Making documentation successful
How to design your documentation to be actually used effectively, and how to help developers get the most out of your API documentation
We often hear from our customers that API integrating partners never read their documentation. They prefer to hop onto a call and resolve queries rather than mine a dozen pages to solve their issue. They’re impatient. They’re not sure where, or even IF they’ll find what they’re looking for, in the documentation.
This can be frustrating - not just to the authors of the documentation who have worked hard to designed the information architecture and detailed the content, but also to teams handling support, partnerships, etc. due to all the escalations and back and forth.
Learning from how developers actually use the docs, we can design the best-in-class docs portal - including the optimal way to organize documents on the portal, and how content is laid out in each page to best fit with the usage.
Know your audience: Who are the API docs written for?
When it comes to API documentation, it is important to recall who we are writing it for (“who is the audience”), and what they are likely to use it for.
The audience is likely to fall into these 2 broad categories:
Business and product folks, who want to understand whether to use these APIs and how they are to be used. They’ll likely want to have a conceptual understanding of the offerings, common use cases and process workflows.
Developers, who will use the API to integrate with, for their tasks at hand. They’ll want to get started immediately, and need assistance to write code and debug issues.
How are API docs used?
Business and Product Folks
Skim the ‘Table of Contents’ and ‘Section Overviews’
Business and product folks are typically “top-down” - this group will orient themselves to the documentation by looking through the table of contents, and for sections that are relevant to them, they will double down, but first look for an overview of the section.
Engage more on visual or interactive content
This group has a low attention span, and tends to skim over long-form content, but pauses on visuals (images, infographics, diagrams), and prefers video or interactive content.
View on a variety of devices, including phones or tablets, at times, on the move
This group of often busy. They access content at times while they’re traveling, from a device that isn’t always a laptop screen.
Developers
“I don’t read all documentation - that would be really boring. I read what absolutely I need to, to get the work done, plus some false leads, and some interesting stuff for its own sake.”
- Our (lazy) software developer
Skim the ‘Table of Contents’ and ‘Section Overviews’

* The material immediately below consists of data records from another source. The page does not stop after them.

[src/rtl/gni_pkg.sv]
// ----------------------------------------------------------------------------
// gni_pkg
// Shared types and codes for the grid neighbour index unit: geometry and
// direction codes, the configuration bundle and the items between stages.
// ----------------------------------------------------------------------------
`default_nettype none

package gni_pkg;

  // field widths
  localparam int unsigned REGION_W = 16;
  localparam int unsigned DIR_W    = 16;
  localparam int unsigned COUNT_W  = 17;
  localparam int unsigned EDGE_W   = 9;
  localparam int unsigned COORD_W  = 8;
  localparam int unsigned MODE_W   = 3;
  localparam int unsigned CIDX_W   = 2;

  // configuration register indexes
  localparam logic [CIDX_W-1:0] CFG_GEOMETRY_MODE = 2'd0;
  localparam logic [CIDX_W-1:0] CFG_REGION_COUNT  = 2'd1;
  localparam logic [CIDX_W-1:0] CFG_GRID_EDGE     = 2'd2;

  // geometry codes
  localparam logic [MODE_W-1:0] GEO_HEXAGON = 3'd0;
  localparam logic [MODE_W-1:0] GEO_SQUARE  = 3'd1;
  localparam logic [MODE_W-1:0] GEO_TORUS   = 3'd2;
  localparam logic [MODE_W-1:0] GEO_GRAPH   = 3'd3;
  localparam logic [MODE_W-1:0] GEO_RING    = 3'd4;
  localparam logic [MODE_W-1:0] GEO_BIDRING = 3'd5;
  localparam logic [MODE_W-1:0] GEO_STAR    = 3'd6;
  // geometry code with no layout behind it
  localparam logic [MODE_W-1:0] GEO_UNUSED  = 3'd7;

  // direction codes
  localparam logic [DIR_W-1:0] DIR_N  = 16'd0;
  localparam logic [DIR_W-1:0] DIR_S  = 16'd1;
  localparam logic [DIR_W-1:0] DIR_E  = 16'd2;
  localparam logic [DIR_W-1:0] DIR_W_ = 16'd3;
  localparam logic [DIR_W-1:0] DIR_NE = 16'd4;
  localparam logic [DIR_W-1:0] DIR_NW = 16'd5;
  localparam logic [DIR_W-1:0] DIR_SE = 16'd6;
  localparam logic [DIR_W-1:0] DIR_SW = 16'd7;

  // configuration as seen by the pipeline
  typedef struct packed {
    logic [MODE_W-1:0]  mode;
    logic [COUNT_W-1:0] count;
    logic [EDGE_W-1:0]  grid_edge;
    logic [COUNT_W-1:0] grid_sq;
  } cfg_t;

  // item leaving the divider: row in quo, column in rem
  typedef struct packed {
    logic [REGION_W-1:0] from;
    logic [DIR_W-1:0]    dir;
    logic [REGION_W-1:0] rem;
    logic [COORD_W-1:0]  quo;
  } div_item_t;

  // item leaving the step stage
  typedef struct packed {
    logic                ok;
    logic                grid;
    logic [COORD_W-1:0]  nx;
    logic [COORD_W-1:0]  ny;
    logic [COUNT_W-1:0]  dres;
  } step_item_t;

endpackage

`default_nettype wire

[src/rtl/grid_neighbour_index_unit.sv]
// ----------------------------------------------------------------------------
// grid_neighbour_index_unit
// Gives the index of the region next to a start region in one direction, for
// hexagon, square, torus, graph, ring, bidirectional ring and star layouts.
//
//   channel  dir  signals                       contents
//   s_*      in   s_tvalid s_tready s_tdata     from_region, direction
//   m_*      out  m_tvalid m_tready m_tdata     neighbour, flag in m_tuser
//   cfg_*    in   cfg_we cfg_index cfg_wdata    geometry, count, grid edge
//
// One transaction per cycle while the output is not stalled; each passes four
// divider stages (two row bits each), the step stage, the index rebuild
// multiply and the range check into the output register.
// rst clears the valid bits and returns the configuration registers to reset.
// A stage holds when the one after it is full and stalled; bubbles close up,
// so input is taken while a finished result waits at the output.
// ----------------------------------------------------------------------------
`default_nettype none

module grid_neighbour_index_unit
  import gni_pkg::*;
#(
  parameter int unsigned REGION_BITS = 16
) (
  input  wire logic               clk,
  input  wire logic               rst,
  // slave side
  input  wire logic               s_tvalid,
  output logic                    s_tready,
  input  wire logic [31:0]        s_tdata,   // [15:0] from_region, [31:16] direction
  // master side
  output logic                    m_tvalid,
  input  wire logic               m_tready,
  output logic [15:0]             m_tdata,   // [15:0] neighbour
  output logic [0:0]              m_tuser,   // [0] neighbour_valid
  // configuration
  input  wire logic               cfg_we,
  input  wire logic [CIDX_W-1:0]  cfg_index,
  input  wire logic [COUNT_W-1:0] cfg_wdata
);

  logic [MODE_W-1:0]  geometry_mode;
  logic [COUNT_W-1:0] region_count;
  logic [EDGE_W-1:0]  grid_edge;
  logic [COUNT_W-1:0] grid_sq;
  cfg_t               cfg;

  logic       div_valid;
  logic       div_ready;
  div_item_t  div_item;
  logic       step_valid;
  logic       step_ready;
  step_item_t step_item;

  // configuration registers
  always_ff @(posedge clk) begin
    if (rst) begin
      geometry_mode <= GEO_HEXAGON;
      region_count  <= COUNT_W'(1);
      grid_edge     <= '0;
    end else if (cfg_we) begin
      unique case (cfg_index)
        CFG_GEOMETRY_MODE: geometry_mode <= cfg_wdata[MODE_W-1:0];
        CFG_REGION_COUNT:  region_count  <= cfg_wdata;
        CFG_GRID_EDGE:     grid_edge     <= cfg_wdata[EDGE_W-1:0];
        default: ;
      endcase
    end
  end

  // squared edge, bound for the start row check
  always_ff @(posedge clk) begin
    grid_sq <= COUNT_W'(grid_edge * grid_edge);
  end

  assign cfg = '{mode: geometry_mode, count: region_count,
                 grid_edge: grid_edge, grid_sq: grid_sq};

  gni_divider u_divider (
    .clk       (clk),
    .rst       (rst),
    .cfg       (cfg),
    .in_valid  (s_tvalid),
    .in_ready  (s_tready),
    .in_from   (s_tdata[15:0]),
    .in_dir    (s_tdata[31:16]),
    .out_valid (div_valid),
    .out_ready (div_ready),
    .out_item  (div_item)
  );

  gni_step u_step (
    .clk       (clk),
    .rst       (rst),
    .cfg       (cfg),
    .in_valid  (div_valid),
    .in_ready  (div_ready),
    .in_item   (div_item),
    .out_valid (step_valid),
    .out_ready (step_ready),
    .out_item  (step_item)
  );

  gni_join #(
    .REGION_BITS (REGION_BITS)
  ) u_join (
    .clk             (clk),
    .rst             (rst),
    .cfg             (cfg),
    .in_valid        (step_valid),
    .in_ready        (step_ready),
    .in_item         (step_item),
    .out_valid       (m_tvalid),
    .out_ready       (m_tready),
    .neighbour       (m_tdata),
    .neighbour_valid (m_tuser[0])
  );

  // an invalid result carries index zero
  a_invalid_zero: assert property (@(posedge clk) disable iff (rst)
    m_tvalid && !m_tuser[0] |-> m_tdata == '0)
    else $error("invalid neighbour with non-zero index");

  // a valid neighbour lies inside the topology
  a_valid_in_range: assert property (@(posedge clk) disable iff (rst)
    m_tvalid && m_tuser[0] |-> {1'b0, m_tdata} < region_count)
    else $error("neighbour outside region count");

  // input is only refused when the whole pipeline is full and stalled
  a_backpressure: assert property (@(posedge clk) disable iff (rst)
    !s_tready |-> m_tvalid && !m_tready)
    else $error("input refused without output stall");

  // the unused geometry code never yields a neighbour
  a_unused_mode: assert property (@(posedge clk) disable iff (rst)
    m_tvalid && geometry_mode == GEO_UNUSED |-> !m_tuser[0])
    else $error("neighbour from unused geometry");

endmodule

`default_nettype wire

[src/rtl/gni_divider.sv]
// ----------------------------------------------------------------------------
// gni_divider
// Pipelined restoring divider: splits the region index into row and column
// by the grid edge, two quotient bits per stage.
// ----------------------------------------------------------------------------
`default_nettype none

module gni_divider
  import gni_pkg::*;
(
  input  wire logic                clk,
  input  wire logic                rst,
  input  wire cfg_t                cfg,
  input  wire logic                in_valid,
  output logic                     in_ready,
  input  wire logic [REGION_W-1:0] in_from,
  input  wire logic [DIR_W-1:0]    in_dir,
  output logic                     out_valid,
  input  wire logic                out_ready,
  output div_item_t                out_item
);

  localparam int unsigned BITS_PER_STAGE = 2;
  localparam int unsigned STAGES         = COORD_W / BITS_PER_STAGE;
  localparam int unsigned QBIT_W         = $clog2(COORD_W);

  logic [STAGES-1:0] v;
  logic [STAGES:0]   rdy;
  logic [STAGES-1:0] src_v;
  div_item_t         st  [STAGES];
  div_item_t         src [STAGES];
  div_item_t         nxt [STAGES];

  assign rdy[STAGES] = out_ready;
  assign in_ready    = rdy[0];
  assign out_valid   = v[STAGES-1];
  assign out_item    = st[STAGES-1];

  for (genvar k = 0; k < STAGES; k++) begin : g_stage
    // stage source: the input port or the previous stage
    if (k == 0) begin : g_first
      assign src_v[k] = in_valid;
      assign src[k]   = '{from: in_from, dir: in_dir, rem: in_from, quo: '0};
    end else begin : g_next
      assign src_v[k] = v[k-1];
      assign src[k]   = st[k-1];
    end

    assign rdy[k] = !v[k] || rdy[k+1];

    // trial subtraction for this stage's quotient bits
    always_comb begin
      logic [COUNT_W-1:0] trial;
      logic [COUNT_W-1:0] rem_x;
      logic [QBIT_W-1:0]  b;
      nxt[k] = src[k];
      for (int unsigned j = 0; j < BITS_PER_STAGE; j++) begin
        b     = QBIT_W'(COORD_W - 1 - k * BITS_PER_STAGE - j);
        trial = COUNT_W'(cfg.grid_edge) << b;
        rem_x = {1'b0, nxt[k].rem};
        if (rem_x >= trial) begin
          nxt[k].rem    = REGION_W'(rem_x - trial);
          nxt[k].quo[b] = 1'b1;
        end
      end
    end

    // stage valid
    always_ff @(posedge clk) begin
      if (rst) begin
        v[k] <= 1'b0;
      end else if (rdy[k]) begin
        v[k] <= src_v[k];
      end
    end

    // stage payload
    always_ff @(posedge clk) begin
      if (rdy[k] && src_v[k]) begin
        st[k] <= nxt[k];
      end
    end
  end

endmodule

`default_nettype wire

[src/rtl/gni_step.sv]
// ----------------------------------------------------------------------------
// gni_step
// Moves one cell in the chosen direction on the grid (hexagon, square,
// torus) and works out the result of the index-based geometries.
// ----------------------------------------------------------------------------
`default_nettype none

module gni_step
  import gni_pkg::*;
(
  input  wire logic      clk,
  input  wire logic      rst,
  input  wire cfg_t      cfg,
  input  wire logic      in_valid,
  output logic           in_ready,
  input  wire div_item_t in_item,
  output logic           out_valid,
  input  wire logic      out_ready,
  output step_item_t     out_item
);

  localparam int unsigned S_W = COORD_W + 2;

  step_item_t nxt;
  logic       v;

  assign in_ready  = !v || out_ready;
  assign out_valid = v;

  // neighbour coordinates and direct results
  always_comb begin
    logic               in_topo;
    logic               grid_pre;
    logic               dir_ok;
    logic               odd;
    logic [COUNT_W-1:0] from_x;
    logic signed [S_W-1:0] sx;
    logic signed [S_W-1:0] sy;
    logic signed [S_W-1:0] se;
    logic signed [S_W-1:0] hx;

    from_x   = {1'b0, in_item.from};
    in_topo  = from_x < cfg.count;
    grid_pre = in_topo && (cfg.grid_edge != '0) && (from_x < cfg.grid_sq);
    odd      = in_item.quo[0];
    sx       = signed'({2'b00, in_item.rem[COORD_W-1:0]});
    sy       = signed'({2'b00, in_item.quo});
    se       = signed'({1'b0, cfg.grid_edge});
    hx       = odd ? sx : sx - S_W'(1);
    dir_ok   = 1'b0;
    nxt      = '{ok: 1'b0, grid: 1'b0, nx: '0, ny: '0, dres: '0};

    unique case (cfg.mode)
      GEO_HEXAGON: begin
        nxt.grid = 1'b1;
        dir_ok   = 1'b1;
        unique case (in_item.dir)
          DIR_NW: begin sx = hx;          sy = sy - S_W'(1); end
          DIR_NE: begin sx = hx + S_W'(1); sy = sy - S_W'(1); end
          DIR_SW: begin sx = hx;          sy = sy + S_W'(1); end
          DIR_SE: begin sx = hx + S_W'(1); sy = sy + S_W'(1); end
          DIR_E:  sx = sx + S_W'(1);
          DIR_W_: sx = sx - S_W'(1);
          default: dir_ok = 1'b0;
        endcase
      end
      GEO_SQUARE, GEO_TORUS: begin
        nxt.grid = 1'b1;
        dir_ok   = 1'b1;
        unique case (in_item.dir)
          DIR_N:  sy = sy - S_W'(1);
          DIR_S:  sy = sy + S_W'(1);
          DIR_E:  sx = sx + S_W'(1);
          DIR_W_: sx = sx - S_W'(1);
          default: dir_ok = 1'b0;
        endcase
        // torus wraps at the edges
        if (cfg.mode == GEO_TORUS) begin
          if (sy < 0)   sy = se - S_W'(1);
          if (sy >= se) sy = '0;
          if (sx < 0)   sx = se - S_W'(1);
          if (sx >= se) sx = '0;
        end
      end
      GEO_GRAPH: begin
        nxt.dres = {1'b0, in_item.dir};
        nxt.ok   = in_topo;
      end
      GEO_RING, GEO_BIDRING: begin
        if (in_item.dir == DIR_E) begin
          nxt.dres = (from_x + COUNT_W'(1) == cfg.count) ? '0 : from_x + COUNT_W'(1);
          nxt.ok   = in_topo;
        end else if (in_item.dir == DIR_W_ && cfg.mode == GEO_BIDRING) begin
          nxt.dres = (in_item.from == '0) ? cfg.count - COUNT_W'(1)
                                          : from_x - COUNT_W'(1);
          nxt.ok   = in_topo;
        end
      end
      GEO_STAR: begin
        if (in_item.from != '0) begin
          nxt.dres = '0;
          nxt.ok   = in_topo && (in_item.dir == DIR_N);
        end else begin
          nxt.dres = {1'b0, in_item.dir} + COUNT_W'(1);
          nxt.ok   = in_topo;
        end
      end
      default: nxt.ok = 1'b0;
    endcase

    // grid result only when inside the grid after the move
    if (nxt.grid) begin
      nxt.ok = grid_pre && dir_ok && (sx >= 0) && (sx < se) && (sy >= 0) && (sy < se);
      nxt.nx = sx[COORD_W-1:0];
      nxt.ny = sy[COORD_W-1:0];
    end
  end

  // stage valid
  always_ff @(posedge clk) begin
    if (rst) begin
      v <= 1'b0;
    end else if (in_ready) begin
      v <= in_valid;
    end
  end

  // stage payload
  always_ff @(posedge clk) begin
    if (in_ready && in_valid) begin
      out_item <= nxt;
    end
  end

endmodule

`default_nettype wire

[src/rtl/gni_join.sv]
// ----------------------------------------------------------------------------
// gni_join
// Rebuilds the region index from row and column for the grid geometries,
// takes the direct result for the others, then checks it against the region
// count and the index limits; the last stage is the output register.
// ----------------------------------------------------------------------------
`default_nettype none

module gni_join
  import gni_pkg::*;
#(
  parameter int unsigned REGION_BITS = 16
) (
  input  wire logic                 clk,
  input  wire logic                 rst,
  input  wire cfg_t                 cfg,
  input  wire logic                 in_valid,
  output logic                      in_ready,
  input  wire step_item_t           in_item,
  output logic                      out_valid,
  input  wire logic                 out_ready,
  output logic [REGION_W-1:0]       neighbour,
  output logic                      neighbour_valid
);

  localparam logic [COUNT_W-1:0] REGION_LIMIT = (REGION_BITS >= COUNT_W) ? '1 :
      COUNT_W'((64'd1 << REGION_BITS) - 64'd1);
  localparam logic [COUNT_W-1:0] OUT_LIMIT = COUNT_W'((64'd1 << REGION_W) - 64'd1);

  logic               v1;
  logic               v2;
  logic               rdy1;
  logic               rdy2;
  logic               ok1;
  logic [COUNT_W-1:0] res1;
  logic [COUNT_W-1:0] res_next;
  logic               ok_next;

  assign rdy2      = !v2 || out_ready;
  assign rdy1      = !v1 || rdy2;
  assign in_ready  = rdy1;
  assign out_valid = v2;

  // row times edge plus column
  assign res_next = in_item.grid
      ? COUNT_W'(in_item.ny * cfg.grid_edge) + COUNT_W'(in_item.nx)
      : in_item.dres;

  // range checks on the rebuilt index
  assign ok_next = ok1 && (res1 < cfg.count) && (res1 <= REGION_LIMIT) && (res1 <= OUT_LIMIT);

  // stage valids
  always_ff @(posedge clk) begin
    if (rst) begin
      v1 <= 1'b0;
      v2 <= 1'b0;
    end else begin
      if (rdy1) v1 <= in_valid;
      if (rdy2) v2 <= v1;
    end
  end

  // stage payloads
  always_ff @(posedge clk) begin
    if (rdy1 && in_valid) begin
      ok1  <= in_item.ok;
      res1 <= res_next;
    end
    if (rdy2 && v1) begin
      neighbour_valid <= ok_next;
      neighbour       <= ok_next ? res1[REGION_W-1:0] : '0;
    end
  end

endmodule

`default_nettype wire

Developers are typically searching for specific topics, and their objective in looking through the table of contents is primarily to locate the topic covering their issue.
Use Ctrl+F
Developers extensively use the “Find” function - to search for specific topics within blocks of text, search through references for a particular field, etc.
Code alongside
Oftentimes, developers are coding alongside, and visiting / revisiting documentation for either guidance (i.e. following a how-to guide step by step), or resolving a specific issue (for example, looking through code samples or references) and directly translating their learning from the documentation into their working code.
How can we help developers to get the most from the docs?
Everything in one place: build a one-stop portal with all documentation categories - don’t have your readers shuttle across multiple sources (multiple websites, email exchanges, downloadable files, etc.) to search for information.
Simple, intuitive menu items in the Tables of Contents: ensure that the language and naming in the Tables of Contents, menu items, and overview sections is simple, crisp, and intuitive - your audience is likely to use this as a starting point, and it is important that you don’t lose them at the start!
Have an overview for each section: an overview helps the reader know whether the information in the section is relevant to them, and saves them a lot of time searching or reading through content.
Searchable: most readers will want to first search the documentation to ensure that it contains what they are looking for, and read the section that their query lands them in. Make sure that there is a global search function, and make sure that individual pages are laid out flat and searchable. Avoid embedded documentation, collapsed sections and web elements that make it harder to search
Visual: visual content, including infographics, diagrams, or even video content is gaining prominence and increasingly in demand. It is oftentimes more effective to explain concepts or guide the development process via videos - these are easier to follow than long-form content, especially since videos have the dual advantage of a voice-over explanation along with demo screens / code samples.